In the photo at right, Phil Lee is the dark haired young man on the right. Middle is my daughter, Karla and left is my son, Roger Grape.
After over 30 years, I have fallen in love once again with vinyl records. Yes, I know, I am about 5 or 10 years late to this fashionable party, but I am finally back where I started after all these years. I think that LPs started to build up steam about 2007 and have been rising every year, fueled by interest from old geezers to young hipsters. I know a few of you out there never really left, and still have record collections and nice systems that you have faithfully maintained. But in my lifetime going from LPs and 8-tracks to cassettes, CDs and then totally digital, I never dreamed I would ever own or buy or play or enjoy these artifacts of yesteryear, but here I am once again. Let me back up a bit…
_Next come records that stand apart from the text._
$ cat config.mk
export PLATFORM = sky130hd
export DESIGN_NAME = ooo_core
export DESIGN_NICKNAME = d
export VERILOG_FILES = /design/src/common/ooo_pkg.sv /design/src/design/regfile.sv /design/src/design/map_table.sv /design/src/design/rs/reservation_station.sv /design/src/design/rob/reorder_buffer.sv /design/src/design/alu_unit.sv /design/src/design/ooo_core.sv
export SDC_FILE = /design/constraint.sdc
export NUM_CORES = 2
export LEC_CHECK = 0
export BUFFER_PORTS_ARGS = -buffer_cell sky130_fd_sc_hd__buf_2
export CAP_MARGIN = 10
export CORE_ASPECT_RATIO = 0.6
export CORE_MARGIN = 8
export CORE_UTILIZATION = 55
export CTS_BUF_LIST = sky130_fd_sc_hd__clkbuf_8
export DETAILED_ROUTE_END_ITERATION = 7
export HOLD_SLACK_MARGIN = 0.1
export MAX_ROUTING_LAYER = met4
export PLACE_DENSITY = 0.78
export SETUP_SLACK_MARGIN = 0.4
export SLEW_MARGIN = 30
export SYNTH_ARGS = -nofsm -noshare
export SYNTH_HDL_FRONTEND = slang
export SYNTH_SLANG_ARGS = --single-unit
$ cat constraint.sdc
create_clock -name clock -period 6.9 [get_ports clock]
set_input_delay 2.07 -clock clock [delete_from_list [all_inputs] [get_ports clock]]
set_output_delay 2.07 -clock clock [all_outputs]
set_load 0.02 [all_outputs]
However even with all the shortcomings of digital music, the ability to discover a new band online, and then within seconds purchase a track or an album, (or for some people, steal it) and then instantly hear it- still feels amazing to me. Also the convenience and portability to have access to all your music on a tiny device is something I never dreamed would be possible in my lifetime. Patton Oswalt has a funny bit about how if he could go back in time and confront his younger self and explain how in the future every song in existence will fit on something smaller than a cassette tape. (and his teenage mind would be instantly blown) He then compares how jaded our youth have become with this technology- it's just something they have grown up with, and holds no magical amazement that greeted us older folks when it was released.
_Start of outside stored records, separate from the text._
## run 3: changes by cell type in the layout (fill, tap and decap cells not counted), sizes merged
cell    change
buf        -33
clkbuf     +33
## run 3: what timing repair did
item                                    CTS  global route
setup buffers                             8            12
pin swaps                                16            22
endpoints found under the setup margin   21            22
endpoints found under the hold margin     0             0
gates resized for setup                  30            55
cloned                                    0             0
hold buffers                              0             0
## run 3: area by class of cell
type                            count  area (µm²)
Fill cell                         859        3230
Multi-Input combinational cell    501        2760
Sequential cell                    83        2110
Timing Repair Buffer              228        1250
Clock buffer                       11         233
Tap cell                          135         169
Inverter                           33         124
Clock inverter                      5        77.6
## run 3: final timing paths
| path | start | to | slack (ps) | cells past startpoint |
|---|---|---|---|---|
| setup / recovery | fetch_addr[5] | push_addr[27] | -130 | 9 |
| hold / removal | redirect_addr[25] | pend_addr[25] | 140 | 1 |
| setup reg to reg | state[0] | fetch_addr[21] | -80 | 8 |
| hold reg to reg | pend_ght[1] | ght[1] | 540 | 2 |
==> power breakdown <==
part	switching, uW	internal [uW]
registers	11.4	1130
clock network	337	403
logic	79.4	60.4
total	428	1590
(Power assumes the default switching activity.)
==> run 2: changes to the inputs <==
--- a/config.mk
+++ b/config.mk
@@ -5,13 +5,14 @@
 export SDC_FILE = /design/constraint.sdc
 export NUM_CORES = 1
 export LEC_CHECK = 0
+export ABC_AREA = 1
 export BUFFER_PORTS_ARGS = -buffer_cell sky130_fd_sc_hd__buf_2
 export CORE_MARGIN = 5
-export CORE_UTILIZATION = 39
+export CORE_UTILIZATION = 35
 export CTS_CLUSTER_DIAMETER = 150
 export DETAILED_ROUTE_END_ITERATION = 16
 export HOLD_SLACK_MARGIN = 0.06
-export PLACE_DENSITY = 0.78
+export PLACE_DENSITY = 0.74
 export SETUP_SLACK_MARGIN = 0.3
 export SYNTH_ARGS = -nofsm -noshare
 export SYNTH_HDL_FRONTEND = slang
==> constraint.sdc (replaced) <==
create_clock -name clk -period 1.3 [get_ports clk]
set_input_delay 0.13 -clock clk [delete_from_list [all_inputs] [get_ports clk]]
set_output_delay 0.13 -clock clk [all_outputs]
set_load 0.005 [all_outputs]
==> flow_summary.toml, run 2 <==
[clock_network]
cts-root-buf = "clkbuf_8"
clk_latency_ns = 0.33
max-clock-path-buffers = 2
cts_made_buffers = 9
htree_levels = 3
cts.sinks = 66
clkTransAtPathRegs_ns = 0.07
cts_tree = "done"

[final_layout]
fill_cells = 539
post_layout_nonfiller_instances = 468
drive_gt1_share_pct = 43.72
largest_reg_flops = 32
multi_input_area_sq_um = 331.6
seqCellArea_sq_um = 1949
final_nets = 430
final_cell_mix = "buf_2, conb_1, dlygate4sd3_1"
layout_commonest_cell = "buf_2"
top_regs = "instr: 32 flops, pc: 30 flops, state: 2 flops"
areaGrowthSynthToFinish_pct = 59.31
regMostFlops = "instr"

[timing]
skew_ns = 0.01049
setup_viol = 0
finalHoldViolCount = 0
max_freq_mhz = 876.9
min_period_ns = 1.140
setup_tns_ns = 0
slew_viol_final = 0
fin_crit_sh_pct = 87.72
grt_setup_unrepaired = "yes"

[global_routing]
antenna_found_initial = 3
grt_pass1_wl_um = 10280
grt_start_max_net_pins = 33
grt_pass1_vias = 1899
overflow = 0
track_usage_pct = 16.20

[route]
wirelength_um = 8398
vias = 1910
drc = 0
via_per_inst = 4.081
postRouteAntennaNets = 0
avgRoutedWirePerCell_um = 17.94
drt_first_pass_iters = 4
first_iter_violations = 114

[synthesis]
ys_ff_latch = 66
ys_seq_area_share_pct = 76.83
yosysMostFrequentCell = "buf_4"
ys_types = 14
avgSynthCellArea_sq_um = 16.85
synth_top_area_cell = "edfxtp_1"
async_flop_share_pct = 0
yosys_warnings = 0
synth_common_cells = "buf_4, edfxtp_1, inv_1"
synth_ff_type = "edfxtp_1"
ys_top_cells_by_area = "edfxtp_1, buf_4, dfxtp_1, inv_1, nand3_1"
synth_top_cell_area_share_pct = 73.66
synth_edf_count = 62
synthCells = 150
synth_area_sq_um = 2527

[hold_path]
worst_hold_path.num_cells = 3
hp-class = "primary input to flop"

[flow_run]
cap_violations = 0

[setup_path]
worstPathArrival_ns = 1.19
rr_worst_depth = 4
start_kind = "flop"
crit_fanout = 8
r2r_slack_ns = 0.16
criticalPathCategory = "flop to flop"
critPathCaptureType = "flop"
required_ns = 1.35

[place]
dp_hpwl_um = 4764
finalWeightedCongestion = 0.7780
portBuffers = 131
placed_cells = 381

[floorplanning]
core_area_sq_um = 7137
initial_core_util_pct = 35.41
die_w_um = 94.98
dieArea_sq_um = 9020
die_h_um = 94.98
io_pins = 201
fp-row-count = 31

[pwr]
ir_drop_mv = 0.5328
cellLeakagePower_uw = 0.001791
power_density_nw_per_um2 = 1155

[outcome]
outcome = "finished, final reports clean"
A couple of years ago as I continued my quest for better sound, I stumbled on to Neil Young's Kickstarter campaign for his new PONO music player. It looked intriguing at the time- a way to play high resolution music files in the car or on the home system. I asked my son about the concept and he just laughed at me and said: "just get a turntable." I was hearing more and more about the revitalization of the LP market in recent years, so about a month ago I walked in to my local Best Buy. They had exactly one turntable- very bland, very basic, and its big "feature" was a USB port so that you can transfer all your old records to digital. Ouch- not really what I had in mind!
I did some online researching and found the answer: The Orbit, a really sweet turntable made by a small company called U-Turn, located in a suburb of Boston. Three guys in their 20s set out to design and manufacture a turntable that looked cool and sounded great for only $150, and to somehow make it here in America. They had a successful Kickstarter campaign, and as of Fall of 2015, have shipped over 10,000 units. They did not quite make their original price point- but came close as their base unit sells for $179. They also offer an interactive online customization tool that allows you to select color, platter type, cartridge and a few other options.
Reviews looked solid and the photos were great, so I quickly made the plunge. I've had the unit about 2 weeks and continue to be amazed at both the sound and the look. I can turn up the volume and hear a sharpness of detail that's been missing for decades. I've already had 3 or 4 "goose bump" moments hearing specific sections or little nuances that have been hidden within songs from my favorite old bands from the 80s. One of the greatest joys has also been re-listening to newer bands I discovered only in the last 10 years or so. Up until now, my only point of reference for those bands has been limited to compressed digital songs. But now on LP, the clarity and detail really shines. It's a night and day difference of listening experience.
Holding an album in my hands, looking at the artwork or reading the notes or lyrics is a long forgotten pleasure.
Even playing some of my old stuff that have a bit more crackle and pop during the quiet moments only add to the experience.
So if music matters to you- consider going old school and embrace the vinyl once again. My only regret is not taking better care of my collection. I found one box, but another is still MIA, most likely in my attic. Of the records I did find, most are warped- but all in one direction, so at least I still get to enjoy one stable side.
DISCOGS.COM is also a great resource for buying and selling LPs from around the world.
Share your vinyl memories below in the comments section, and thanks for listening!
NOTE: from Jan
Phil's turntable is sitting on furniture my Dad made in late 50s early 60s.